What appears from the first line of the records below through the line containing "export SYNTH_HDL_FRONTEND = slang" must be reproduced verbatim.

(Available data Opens)

File: config.mk
export PLATFORM = sky130hd
export DESIGN_NAME = html_entity_unescape_flat
export DESIGN_NICKNAME = d
export VERILOG_FILES = /design/src/heu_pkg.sv /design/src/heu_in_if.sv /design/src/heu_out_if.sv /design/src/heu_match.sv /design/src/heu_ctrl.sv /design/src/html_entity_unescape.sv /design/src/flat_wrapper.sv
export SDC_FILE = /design/constraint.sdc
export NUM_CORES = 1
export LEC_CHECK = 0
export ABC_AREA = 1
export ABC_CLOCK_PERIOD_IN_PS = 9100
export BUFFER_PORTS_ARGS = -buffer_cell sky130_fd_sc_hd__buf_2
export CAP_MARGIN = 15
export CORE_MARGIN = 8
export CORE_UTILIZATION = 40
export CTS_CLUSTER_DIAMETER = 200
export DETAILED_ROUTE_END_ITERATION = 8
export PLACE_DENSITY = 0.61
export SLEW_MARGIN = 10
export SYNTH_ARGS = -nofsm -noshare
export SYNTH_HDL_FRONTEND = slang
export SYNTH_SLANG_ARGS = --single-unit
File: constraint.sdc
create_clock -name clk -period 9.1 [get_ports clk]
set_clock_uncertainty 0.2 [all_clocks]
set_input_delay 0.455 -clock clk [delete_from_list [all_inputs] [get_ports clk]]
set_output_delay 0.455 -clock clk [all_outputs]
set_load 0.005 [all_outputs]
File: src/heu_pkg.sv
// ----------------------------------------------------------------------------
// heu_pkg
// Types, entity tables and helpers for the HTML entity decoder.
// ----------------------------------------------------------------------------
package heu_pkg;

	localparam int ENTITY_COUNT = 5;
	localparam int TABLE_SIZE   = 5;
	localparam int HOLD_DEPTH   = 5;
	localparam int MAX_ENT_LEN  = 6;
	localparam int ACTIVE_ENT   = (ENTITY_COUNT > TABLE_SIZE) ? TABLE_SIZE : ENTITY_COUNT;

	localparam int KW = 3; // entity index width
	localparam int CW = 3; // hold count / position width

	// & a m p ;   & l t ;   & g t ;   & q u o t ;   & # 3 9 ;
	localparam logic [7:0] ENT_TEXT [TABLE_SIZE][MAX_ENT_LEN] = '{
		'{8'h26, 8'h61, 8'h6D, 8'h70, 8'h3B, 8'h00},
		'{8'h26, 8'h6C, 8'h74, 8'h3B, 8'h00, 8'h00},
		'{8'h26, 8'h67, 8'h74, 8'h3B, 8'h00, 8'h00},
		'{8'h26, 8'h71, 8'h75, 8'h6F, 8'h74, 8'h3B},
		'{8'h26, 8'h23, 8'h33, 8'h39, 8'h3B, 8'h00}
	};
	localparam logic [CW-1:0] ENT_LEN [TABLE_SIZE] = '{3'd5, 3'd4, 3'd4, 3'd6, 3'd5};
	// & < > " '
	localparam logic [7:0] ENT_CHAR [TABLE_SIZE] = '{8'h26, 8'h3C, 8'h3E, 8'h22, 8'h27};

	typedef enum logic [2:0] {
		S_IDLE,
		S_EVAL,
		S_SCAN,
		S_RELEASE,
		S_EMIT
	} state_t;

	typedef struct packed {
		logic [7:0] text_byte;
		logic       end_of_string;
	} in_item_t;

	typedef struct packed {
		logic       vld;
		logic [7:0] data;
		logic       last;
	} emit_t;

	typedef struct packed {
		logic [KW-1:0] k;
		logic [CW-1:0] pos;
		logic [7:0]    ch;
	} match_req_t;

	typedef struct packed {
		logic       hit;
		logic       done;
		logic [7:0] rep;
	} match_rsp_t;

	function automatic logic [7:0] fold_case(input logic [7:0] c);
		logic [7:0] r;
		r = c;
		if (c >= 8'h41 && c <= 8'h5A)
			r = c + 8'd32;
		return r;
	endfunction

endpackage

File: src/heu_in_if.sv
// ----------------------------------------------------------------------------
// heu_in_if
// Escaped text channel: one byte per request with an end-of-string flag.
// ----------------------------------------------------------------------------
interface heu_in_if;
	logic       valid;
	logic       ready;
	logic [7:0] text_byte;
	logic       end_of_string;

	modport source (output valid, output text_byte, output end_of_string, input ready);
	modport sink (input valid, input text_byte, input end_of_string, output ready);
endinterface

File: src/heu_out_if.sv
// ----------------------------------------------------------------------------
// heu_out_if
// Decoded text channel: one byte per request with a last flag.
// ----------------------------------------------------------------------------
interface heu_out_if;
	logic       valid;
	logic       ready;
	logic [7:0] out_byte;
	logic       out_last;

	modport source (output valid, output out_byte, output out_last, input ready);
	modport sink (input valid, input out_byte, input out_last, output ready);
endinterface

File: src/heu_match.sv
// ----------------------------------------------------------------------------
// heu_match
// Shared compare unit: checks one folded byte against one entity position.
// ----------------------------------------------------------------------------
module heu_match (
	input  heu_pkg::match_req_t req,
	output heu_pkg::match_rsp_t rsp
);

	logic [7:0]            lb;
	logic                  k_ok;
	logic [7:0]            ref_ch;
	logic [heu_pkg::CW-1:0] len;

	always_comb begin
		lb     = heu_pkg::fold_case(req.ch);
		k_ok   = (int'(req.k) < heu_pkg::ACTIVE_ENT);
		ref_ch = 8'h00;
		len    = '0;
		rsp    = '0;
		if (k_ok) begin
			len     = heu_pkg::ENT_LEN[req.k];
			rsp.rep = heu_pkg::ENT_CHAR[req.k];
			if (req.pos < len && int'(req.pos) < heu_pkg::MAX_ENT_LEN) begin
				ref_ch   = heu_pkg::ENT_TEXT[req.k][req.pos];
				rsp.hit  = (ref_ch == lb);
				rsp.done = ((4'(req.pos) + 4'd1) == 4'(len));
			end
		end
	end

endmodule

File: src/heu_ctrl.sv
// ----------------------------------------------------------------------------
// heu_ctrl
// Sequencer: holds candidate bytes, drives the compare unit, releases bytes.
// ----------------------------------------------------------------------------
module heu_ctrl (
	input  logic              clk,
	input  logic              arst_n,
	input  logic              acc,
	input  heu_pkg::in_item_t item,
	output logic              idle,
	input  logic              take,
	output heu_pkg::emit_t    emit
);

	heu_pkg::state_t         state_q, state_d;
	logic [7:0]              byte_q;
	logic                    eos_q;
	logic [heu_pkg::CW-1:0]  cnt_q, cnt_d;
	logic [heu_pkg::KW-1:0]  cand_q, cand_d;
	logic [heu_pkg::KW-1:0]  k_q, k_d;
	logic [heu_pkg::CW-1:0]  rd_q, rd_d;
	logic                    fin_q, fin_d;
	logic [7:0]              emit_q, emit_d;
	logic [7:0]              pend_q [heu_pkg::HOLD_DEPTH];
	logic                    pend_we;
	logic                    do_hold;
	logic                    rd_last;

	heu_pkg::match_req_t req;
	heu_pkg::match_rsp_t rsp;

	heu_match u_match (
		.req (req),
		.rsp (rsp)
	);

	assign idle    = (state_q == heu_pkg::S_IDLE);
	assign rd_last = (rd_q == heu_pkg::CW'(cnt_q - 3'd1));

	always_comb begin
		req.ch  = byte_q;
		req.pos = cnt_q;
		if (state_q == heu_pkg::S_SCAN)
			req.k = k_q;
		else if (cnt_q == '0)
			req.k = '0;
		else
			req.k = cand_q;
	end

	always_comb begin
		state_d   = state_q;
		cnt_d     = cnt_q;
		cand_d    = cand_q;
		k_d       = k_q;
		rd_d      = rd_q;
		fin_d     = fin_q;
		emit_d    = emit_q;
		pend_we   = 1'b0;
		do_hold   = 1'b0;
		emit.vld  = 1'b0;
		emit.data = emit_q;
		emit.last = eos_q;
		unique case (state_q)
			heu_pkg::S_IDLE: begin
				if (acc)
					state_d = heu_pkg::S_EVAL;
			end
			heu_pkg::S_EVAL: begin
				if (cnt_q == '0) begin
					if (rsp.hit) begin
						do_hold = 1'b1;
					end else begin
						emit.vld  = 1'b1;
						emit.data = byte_q;
						emit_d    = byte_q;
						state_d   = take ? heu_pkg::S_IDLE : heu_pkg::S_EMIT;
					end
				end else if (cnt_q == 3'd1) begin
					k_d     = '0;
					state_d = heu_pkg::S_SCAN;
				end else if (rsp.hit && rsp.done) begin
					cnt_d     = '0;
					cand_d    = '0;
					emit.vld  = 1'b1;
					emit.data = rsp.rep;
					emit_d    = rsp.rep;
					state_d   = take ? heu_pkg::S_IDLE : heu_pkg::S_EMIT;
				end else if (rsp.hit) begin
					do_hold = 1'b1;
				end else begin
					rd_d    = '0;
					fin_d   = 1'b0;
					state_d = heu_pkg::S_RELEASE;
				end
			end
			heu_pkg::S_SCAN: begin
				// one table entry per cycle against the second byte
				if (rsp.hit) begin
					cand_d  = k_q;
					do_hold = 1'b1;
				end else if (int'(k_q) >= heu_pkg::ACTIVE_ENT - 1) begin
					rd_d    = '0;
					fin_d   = 1'b0;
					state_d = heu_pkg::S_RELEASE;
				end else begin
					k_d = heu_pkg::KW'(k_q + 3'd1);
				end
			end
			heu_pkg::S_RELEASE: begin
				emit.vld  = 1'b1;
				emit.data = pend_q[rd_q];
				emit.last = fin_q && rd_last;
				if (take) begin
					rd_d = heu_pkg::CW'(rd_q + 3'd1);
					if (rd_last) begin
						cnt_d  = '0;
						cand_d = '0;
						// after a mismatch, handle the new byte afresh
						state_d = fin_q ? heu_pkg::S_IDLE : heu_pkg::S_EVAL;
					end
				end
			end
			heu_pkg::S_EMIT: begin
				emit.vld = 1'b1;
				if (take)
					state_d = heu_pkg::S_IDLE;
			end
			default: state_d = heu_pkg::S_IDLE;
		endcase

		if (do_hold) begin
			if (int'(cnt_q) < heu_pkg::HOLD_DEPTH) begin
				pend_we = 1'b1;
				cnt_d   = heu_pkg::CW'(cnt_q + 3'd1);
			end
			if (eos_q) begin
				rd_d    = '0;
				fin_d   = 1'b1;
				state_d = heu_pkg::S_RELEASE;
			end else begin
				state_d = heu_pkg::S_IDLE;
			end
		end
	end

	always_ff @(posedge clk or negedge arst_n) begin
		if (!arst_n) begin
			state_q <= heu_pkg::S_IDLE;
			cnt_q   <= '0;
			cand_q  <= '0;
			k_q     <= '0;
			rd_q    <= '0;
			fin_q   <= 1'b0;
		end else begin
			state_q <= state_d;
			cnt_q   <= cnt_d;
			cand_q  <= cand_d;
			k_q     <= k_d;
			rd_q    <= rd_d;
			fin_q   <= fin_d;
		end
	end

	always_ff @(posedge clk) begin
		emit_q <= emit_d;
		if (acc) begin
			byte_q <= item.text_byte;
			eos_q  <= item.end_of_string;
		end
		if (pend_we)
			pend_q[cnt_q] <= byte_q;
	end

endmodule

File: src/html_entity_unescape.sv
// Flow: a new request is accepted only while the sequencer is idle; a plain byte is held in
// byte_q, evaluated in S_EVAL and then registered into the output, and the second byte of a
// candidate is compared in S_SCAN while the compare unit walks the table one entry at a time;
// a mismatch releases the held bytes one by one and then handles the new byte afresh.
// Output back-pressure stalls the sequencer.
// Reset: arst_n clears the sequencer, hold count and output valid asynchronously.
// ----------------------------------------------------------------------------
// html_entity_unescape
// Streaming decoder for &amp; &lt; &gt; &quot; and &#39; with registered output.
// ----------------------------------------------------------------------------
module html_entity_unescape (
	input  logic          clk,
	input  logic          arst_n,
	heu_in_if.sink        text_in,
	heu_out_if.source     text_out
);

	logic              acc;
	logic              idle;
	logic              take;
	heu_pkg::in_item_t item;
	heu_pkg::emit_t    emit;

	logic              out_vld_q;
	logic [7:0]        out_byte_q;
	logic              out_last_q;

	assign text_in.ready = idle;
	assign acc           = text_in.valid && idle;
	assign item.text_byte     = text_in.text_byte;
	assign item.end_of_string = text_in.end_of_string;

	// output register frees when empty or drained this cycle
	assign take = !out_vld_q || text_out.ready;

	heu_ctrl u_ctrl (
		.clk    (clk),
		.arst_n (arst_n),
		.acc    (acc),
		.item   (item),
		.idle   (idle),
		.take   (take),
		.emit   (emit)
	);

	always_ff @(posedge clk or negedge arst_n) begin
		if (!arst_n) begin
			out_vld_q <= 1'b0;
		end else if (take) begin
			out_vld_q <= emit.vld;
		end
	end

	always_ff @(posedge clk) begin
		if (take && emit.vld) begin
			out_byte_q <= emit.data;
			out_last_q <= emit.last;
		end
	end

	assign text_out.valid    = out_vld_q;
	assign text_out.out_byte = out_byte_q;
	assign text_out.out_last = out_last_q;

endmodule

File: src/flat_wrapper.sv
// flat-port wrapper written by rule: the top's interface ports become plain ports
module html_entity_unescape_flat 
  (clk, arst_n, text_in_valid, text_in_text_byte, text_in_end_of_string, text_in_ready, text_out_valid, text_out_out_byte, text_out_out_last, text_out_ready);
  heu_in_if text_in_i ();
  heu_out_if text_out_i ();
  input  logic clk;
  input  logic arst_n;
  input wire logic [$bits(text_in_i.valid)-1:0] text_in_valid;
  input wire logic [$bits(text_in_i.text_byte)-1:0] text_in_text_byte;
  input wire logic [$bits(text_in_i.end_of_string)-1:0] text_in_end_of_string;
  output wire logic [$bits(text_in_i.ready)-1:0] text_in_ready;
  output wire logic [$bits(text_out_i.valid)-1:0] text_out_valid;
  output wire logic [$bits(text_out_i.out_byte)-1:0] text_out_out_byte;
  output wire logic [$bits(text_out_i.out_last)-1:0] text_out_out_last;
  input wire logic [$bits(text_out_i.ready)-1:0] text_out_ready;
  assign text_in_i.valid = text_in_valid;
  assign text_in_i.text_byte = text_in_text_byte;
  assign text_in_i.end_of_string = text_in_end_of_string;
  assign text_in_ready = text_in_i.ready;
  assign text_out_valid = text_out_i.valid;
  assign text_out_out_byte = text_out_i.out_byte;
  assign text_out_out_last = text_out_i.out_last;
  assign text_out_i.ready = text_out_ready;
  html_entity_unescape u_core (.clk(clk), .arst_n(arst_n), .text_in(text_in_i), .text_out(text_out_i));
endmodule
==> results by group <==
Status
  • Status: complete, no violations

Clocking
  • Skew-Pair Late Insertion Delay: 0.34 ns
  • Resized Gates After CTS: 0
  • Clock transition at path regs: 0.06 ns
  • Max clock buf depth: 2
  • H-tree depth: 3
  • Clock root cell: clkbuf_16
  • CTS tree: done
  • CTS Sinks: 83
  • Num CTS Buffers: 9

Yosys
  • Mux cell area share after synthesis: 0
  • Synth Area in Simple Gates: 0.272
  • Most common cell in the synthesized netlist: nand2_1
  • Synth warn: 0
  • Post-synth EDFFs: 66
  • Largest cells by area after synthesis: edfxtp_1 42%, nand2_1 10%, dfrtp_1 9.0%, nand3_1 4.9%, inv_1 4.1%
  • Xor and xnor fraction of the mapped netlist area: 0.00923
  • Mean Syn Cell Area: 8.90 um2
  • Synth async-reset ratio: 0.205
  • Seq/Total Area, Yosys: 0.508
  • Syn_nets: 560
  • Post-synthesis cell area: 4740 um2
  • Yosys reg bits: 83
  • Library cells used by synthesis: 39
  • Synth top area share: 0.418
  • Post-synth top cells: 129 x nand2_1, 66 x edfxtp_1, 52 x inv_1
  • Main combinational cell family by area after synthesis: simple AND/OR/NAND/NOR gates
  • Area leader, netlist: edfxtp_1
  • Cells after Synth: 533
  • Top_reg_cell synth: edfxtp_1
  • Compound-cell area share of the yosys netlist: 0.107
  • Adder-cell share of the synthesized area: 0.0369

Global route
  • First-pass GRT wire length: 19300 um
  • Largest net degree at the start of global routing: 22
  • Total track usage: 0.156
  • Initial antenna violation count: 0
  • Vias in the first global route: 3624
  • Total gr overflow: 0

Die
  • Core ar.: 11500 um2
  • Die Y: 125 um
  • Die Wd: 125 um
  • # rows: 39
  • Initial Util: 0.412
  • Die area: 15600 um2
  • I/O pins: 24

Timing
  • Final period util: 0.553
  • Slew headroom: 0.342
  • Final min period: 5.03 ns
  • Slew @ Worst Pin: 0.983 ns
  • Final setup viols: 0
  • Fmax: 0.199 GHz
  • Fin. Hold Viols: 0
  • RSZ-0062 raised after global routing: no
  • Post-Route Setup TNS: 0 ns
  • Max-slew violation count: 0
  • Hold slack: 0.0889 ns

Placed design
  • Placement Cell Area: 4960 um2
  • Number of port buffers: 23
  • Dpl hpwl: 8850 um
  • Gpl congestion: 0.898

Route
  • Initial DRC Count: 394
  • Routed wire length: 11800 um
  • Drt pass-1 iters: 5
  • Via density: 5.33
  • Wire per inst: 16.8 um
  • Via count: 3739
  • Drt drc: 0
  • ANT nets after route: 0

Critical path
  • CP endpoint kind: register
  • Critical Path Start Type: register
  • Worst path arrival time: 4.81 ns
  • Max FO, Critical Path: 21
  • WP data required: 8.88 ns
  • CP Class: register to register

Hold path
  • Hold Crit Class: primary input to register

Final layout
  • Fill cells: 1099
  • Share of layout cells above drive strength 1: 0.149
  • Final Net Count: 581
  • # diodes: 0
  • Multi-input logic area: 2020 um2
  • Seq. cell area: 2410 um2
  • Design Area, Final: 5250 um2
  • Area Overhead vs Synth: 10.6%

Power and ir drop
  • Leak Pwr: 0.00225 uW
  • Max VDD drop: 106 uV
  • Pwr Density: 326 nW/um2
  • Power Total: 1710 uW

Job
  • Max cap viols: 0
power breakdown:
part	switching, uW	internal (uW)	leakage (uW)
combinational	511	244	0.00128
sequential	81.5	542	0.000834
clock	147	183	0.000135
total	739	970	0.00225
placed cells by master, fill, tap and decap left out, drive strengths merged:
master       instances
o21ai               37
buf                 26
xnor2                3
nor3                 6
edfxtp              66
xor2                 2
inv                 59
nand3b               3
nor2                53
clkbuf               9
o21a                 1
o211ai               5
a21oi               27
nand2              147
o221ai               5
o31ai                2
dfrtp               17
clkinv               7
a31oi                4
a32o                 3
nand3               50
dlygate4sd3          1
a31o                 1
ha                  14
nand4                9
nor3b                1
stage by stage:
stage / util / std cells / setup WS [ns]
2_1_floorplan: - / 533 / 4.86
3_3_place_gp: 0.431 / 685 / 4.02
3_5_place_dp: 0.431 / 685 / 3.89
4_1_cts: 0.455 / 701 / 3.87
5_1_grt: 0.455 / 701 / 3.67
6_report: 0.455 / 701 / 4.07
critical path: stages (launching register included):
cell and delay, ns:
dfrtp_1 0.64, inv_2 0.22, ha_1 0.26, nand2_2 0.31, nand2_1 0.09, nand2_1 0.07
nand2_1 0.09, inv_1 0.10, ha_1 0.26, nand2_4 0.11, ha_1 0.28, inv_1 0.05
nor2_1 0.03, o31ai_1 0.25, nand3_1 0.11, a21oi_1 0.12, nand2_1 0.10, nor2_4 0.17
nand3_4 0.21, nor2_4 0.15, nand2_2 0.14, nand2_4 0.11, nand2_2 0.06, nand2_2 0.11
nor2_4 0.04, nor2_2 0.37
worst paths after layout:
kind / start / end / slack (ns) / cells past startpoint
max in group asynchronous: arst_n / u_core.u_ctrl.state_q[0] / 8.05 / 2
min in group asynchronous: arst_n / u_core.u_ctrl.cand_q[2] / 0.36 / 2
worst max register to register: u_core.u_ctrl.cnt_q[0] / u_core.text_out.out_last / 4.07 / 25
worst min register to register: u_core.u_ctrl.cand_q[1] / u_core.u_ctrl.cand_q[1] / 0.30 / 2
worst min-delay path: text_in_text_byte[7] / u_core.u_ctrl.byte_q[7] / 0.09 / 1
worst max-delay path: u_core.u_ctrl.cnt_q[0] / u_core.text_out.out_last / 4.07 / 25
metal layers:
metal | wire [um] | share of wire | vias up | global-route usage
met2 | 5420 | 0.46 | 93 | 0.251
met5 | 0 | 0 | - | 0
met1 | 5560 | 0.47 | 1788 | 0.203
met3 | 569 | 0.048 | 13 | 0.0334
met4 | 223 | 0.019 | 0 | 0.0537
li1 | - | - | 1845 | -
state kept, by name (all words and copies together) (netlist names):
name	flops
u_core.u_ctrl.pend_q	40
u_core.text_out.valid	1
u_core.text_out.out_last	1
u_core.u_ctrl.fin_q	1
u_core.u_ctrl.k_q	3
u_core.u_ctrl.cnt_q	3
u_core.u_ctrl.emit_q	8
u_core.u_ctrl.state_q	3
u_core.text_out.out_byte	8
u_core.u_ctrl.cand_q	3
u_core.u_ctrl.byte_q	8
u_core.u_ctrl.rd_q	3
u_core.u_ctrl.eos_q	1
kinds of logic (layout without fill, tap and decap cells):
family	count (synthesis)	after routing
and+or+nand+nor	269	269
AOI/OAI and AO/OA	85	85
DFF	83	83
buffers and inverters	77	102
adders and majority gates	14	14
xor gates and xnor gates	5	5
area by class of cell:
| class | count | area share |
|---|---|---|
| tap | 143 | 0.0341 |
| clock inverter | 6 | 0.00787 |
| multi-input combinational | 373 | 0.385 |
| inverter | 60 | 0.0429 |
| timing repair buffer | 27 | 0.0281 |
| clock buffer | 9 | 0.0429 |
| sequential | 83 | 0.459 |
what timing repair did:
item,CTS,global route
hold endpoints to repair,17,0
buffers inserted,0,0
setup endpoints to repair,0,0
hold buffers,1,0
No activity file was read; power rests on OpenSTA's default activity.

(Available data Closes)

Solution below:
File: config.mk
export PLATFORM = sky130hd
export DESIGN_NAME = html_entity_unescape_flat
export DESIGN_NICKNAME = d
export VERILOG_FILES = /design/src/heu_pkg.sv /design/src/heu_in_if.sv /design/src/heu_out_if.sv /design/src/heu_match.sv /design/src/heu_ctrl.sv /design/src/html_entity_unescape.sv /design/src/flat_wrapper.sv
export SDC_FILE = /design/constraint.sdc
export NUM_CORES = 1
export LEC_CHECK = 0
export ABC_AREA = 1
export ABC_CLOCK_PERIOD_IN_PS = 9100
export BUFFER_PORTS_ARGS = -buffer_cell sky130_fd_sc_hd__buf_2
export CAP_MARGIN = 15
export CORE_MARGIN = 8
export CORE_UTILIZATION = 40
export CTS_CLUSTER_DIAMETER = 200
export DETAILED_ROUTE_END_ITERATION = 8
export PLACE_DENSITY = 0.61
export SLEW_MARGIN = 10
export SYNTH_ARGS = -nofsm -noshare
export SYNTH_HDL_FRONTEND = slang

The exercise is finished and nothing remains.